Return exactly the lines of the records below, starting at the line that contains "AND/OR/NAND/NOR,526,526" and ending at the line that contains "localparam logic [31:0] ADDR_FINE", with both of those lines kept.

━━━━━━━━━━━━━━━━━━━━

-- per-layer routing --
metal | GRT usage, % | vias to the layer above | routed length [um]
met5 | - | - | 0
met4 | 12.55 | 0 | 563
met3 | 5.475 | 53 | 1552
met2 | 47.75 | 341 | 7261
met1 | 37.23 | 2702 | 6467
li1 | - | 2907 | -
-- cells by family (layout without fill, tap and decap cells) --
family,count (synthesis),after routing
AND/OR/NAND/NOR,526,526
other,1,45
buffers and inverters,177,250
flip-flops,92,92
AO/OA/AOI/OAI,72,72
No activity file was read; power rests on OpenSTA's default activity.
==> src/hw/ots_pkg.sv <==
// Constants shared by the fast oscillator trim and spread-spectrum block.
//
// Notes on behaviour
// - A sweep rate of zero turns spreading off and sends the fine trim value to the oscillator unchanged.
// - The amplitude code selects the largest offset, 11 for 32, 10 for 16, 01 for 8 and 00 for 4.
// - The sweep rate gives the number of oscillator cycles between two update ticks; the offset moves on every second tick.
// - A full sweep lasts four times the rate times twice the amplitude plus one cycles.
// - While spreading, the oscillator code is the fine trim plus the current offset, within the amplitude.
// - The swept code saturates at 0 and 255 and never wraps.
// - The fine trim value resets to 0x80, and a larger value means a lower frequency.
// - The coarse range field picks the range, 11 highest, then 10, 01, and 00 lowest.
// - The coarse trim register resets to 0x01 and takes writes only while trim protection is lifted.
// - The oscillator goes to standby while the processor is in stop or sleep and runs again on wake.
package ots_pkg;

    // *****************************************************************
    // Register indices and byte addresses
    // *****************************************************************
    localparam logic [15:0] IDX_COARSE = 16'ha001;
    localparam logic [15:0] IDX_FINE = 16'ha002;
    localparam logic [15:0] IDX_STATUS = 16'ha003;
    localparam logic [15:0] IDX_UNLOCK = 16'ha004;
    localparam logic [31:0] ADDR_COARSE = {14'h0000, IDX_COARSE, 2'b00};
    localparam logic [31:0] ADDR_FINE = {14'h0000, IDX_FINE, 2'b00};
    localparam logic [31:0] ADDR_STATUS = {14'h0000, IDX_STATUS, 2'b00};
    localparam logic [31:0] ADDR_UNLOCK = {14'h0000, IDX_UNLOCK, 2'b00};

    // *****************************************************************
    // Field positions
    // *****************************************************************
    localparam int RATE_LSB = 4;
    localparam int AMP_LSB = 2;
    localparam int RANGE_LSB = 0;
    localparam int UNLOCK_BIT = 0;

    // *****************************************************************
    // Reset values and sweep constants
    // *****************************************************************
    localparam logic [7:0] COARSE_RESET = 8'h01;
    localparam logic [7:0] FINE_RESET = 8'h80;
    localparam logic [6:0] AMP_BASE = 7'h04;
    localparam logic [7:0] CODE_MAX = 8'hff;
    localparam logic [7:0] CODE_MIN = 8'h00;

endpackage
--- config.mk ---
export PLATFORM = sky130hd
export DESIGN_NAME = bidirectional_port_pins
export DESIGN_NICKNAME = d
export VERILOG_FILES = /design/src/hdl/gpio_port_pkg.sv /design/src/hdl/bidirectional_port_pins.sv
export SDC_FILE = /design/constraint.sdc
export NUM_CORES = 1
export LEC_CHECK = 0
export BUFFER_PORTS_ARGS = -buffer_cell sky130_fd_sc_hd__buf_4
export CAP_MARGIN = 40
export CORE_ASPECT_RATIO = 2
export CORE_MARGIN = 4
export CORE_UTILIZATION = 49
export CTS_CLUSTER_SIZE = 40
export DETAILED_ROUTE_END_ITERATION = 12
export GPL_TIMING_DRIVEN = 0
export PLACE_DENSITY = 0.77
export SLEW_MARGIN = 20
export SYNTH_ARGS = -nofsm -noshare
export SYNTH_HDL_FRONTEND = slang
export SYNTH_SLANG_ARGS = --single-unit
export TNS_END_PERCENT = 5
--- constraint.sdc ---
create_clock -name i_clk_sys -period 2.2 [get_ports i_clk_sys]
set_input_delay 0.11 -clock i_clk_sys [delete_from_list [all_inputs] [get_ports i_clk_sys]]
set_output_delay 0.11 -clock i_clk_sys [all_outputs]
set_load 0.03 [all_outputs]
--- src/hdl/gpio_port_pkg.sv ---
// constants for the two bidirectional port blocks and their apb register map
// assumes a 32-bit apb master with word-aligned addresses
package gpio_port_pkg;

  // ==========================================================================
  // widths
  localparam int P1_WIDTH = 8;
  localparam int P9_WIDTH = 4;
  localparam int ADDR_W = 12;

  // ==========================================================================
  // register byte offsets
  localparam logic [11:0] OFS_P1_DATA = 12'h000;
  localparam logic [11:0] OFS_P1_DIR = 12'h004;
  localparam logic [11:0] OFS_P1_PU = 12'h008;
  localparam logic [11:0] OFS_P9_DATA = 12'h00c;
  localparam logic [11:0] OFS_P9_DIR = 12'h010;
  localparam logic [11:0] OFS_P9_PU = 12'h014;
  localparam logic [11:0] OFS_SEG_SEL = 12'h018;
  localparam logic [11:0] OFS_CSER_MODE = 12'h01c;
  localparam logic [11:0] OFS_CSER_CLKSEL = 12'h020;
  localparam logic [11:0] OFS_IN_SWITCH = 12'h024;

  // ==========================================================================
  // values after reset (direction bit high means input)
  localparam logic [7:0] P1_DIR_RST = 8'hff;
  localparam logic [3:0] P9_DIR_RST = 4'hf;
  localparam logic [7:0] P1_LAT_RST = 8'h00;
  localparam logic [3:0] P9_LAT_RST = 4'h0;
  localparam logic [7:0] P1_PU_RST = 8'h00;
  localparam logic [3:0] P9_PU_RST = 4'h0;
  localparam logic [7:0] CTRL_RST = 8'h00;

  // ==========================================================================
  // field positions
  localparam int SEG_ENABLE_BIT = 0;
  localparam int CLKSEL_DRIVE_BIT = 0;
  localparam int ISC_RX_BIT = 0;
  localparam int PIN_SER_CLK = 1;
  localparam int PIN_SER_DIN = 2;
  localparam int PIN_SER_DOUT = 3;
  localparam int PIN_EXT_IRQ = 4;
  localparam int PIN_ALT_RX = 5;

endpackage : gpio_port_pkg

━━━━━━━━━━━━━━━━━━━━

YOUR RESPONSE:
AND/OR/NAND/NOR,526,526
other,1,45
buffers and inverters,177,250
flip-flops,92,92
AO/OA/AOI/OAI,72,72
No activity file was read; power rests on OpenSTA's default activity.
==> src/hw/ots_pkg.sv <==
// Constants shared by the fast oscillator trim and spread-spectrum block.
//
// Notes on behaviour
// - A sweep rate of zero turns spreading off and sends the fine trim value to the oscillator unchanged.
// - The amplitude code selects the largest offset, 11 for 32, 10 for 16, 01 for 8 and 00 for 4.
// - The sweep rate gives the number of oscillator cycles between two update ticks; the offset moves on every second tick.
// - A full sweep lasts four times the rate times twice the amplitude plus one cycles.
// - While spreading, the oscillator code is the fine trim plus the current offset, within the amplitude.
// - The swept code saturates at 0 and 255 and never wraps.
// - The fine trim value resets to 0x80, and a larger value means a lower frequency.
// - The coarse range field picks the range, 11 highest, then 10, 01, and 00 lowest.
// - The coarse trim register resets to 0x01 and takes writes only while trim protection is lifted.
// - The oscillator goes to standby while the processor is in stop or sleep and runs again on wake.
package ots_pkg;

    // *****************************************************************
    // Register indices and byte addresses
    // *****************************************************************
    localparam logic [15:0] IDX_COARSE = 16'ha001;
    localparam logic [15:0] IDX_FINE = 16'ha002;
    localparam logic [15:0] IDX_STATUS = 16'ha003;
    localparam logic [15:0] IDX_UNLOCK = 16'ha004;
    localparam logic [31:0] ADDR_COARSE = {14'h0000, IDX_COARSE, 2'b00};
    localparam logic [31:0] ADDR_FINE = {14'h0000, IDX_FINE, 2'b00};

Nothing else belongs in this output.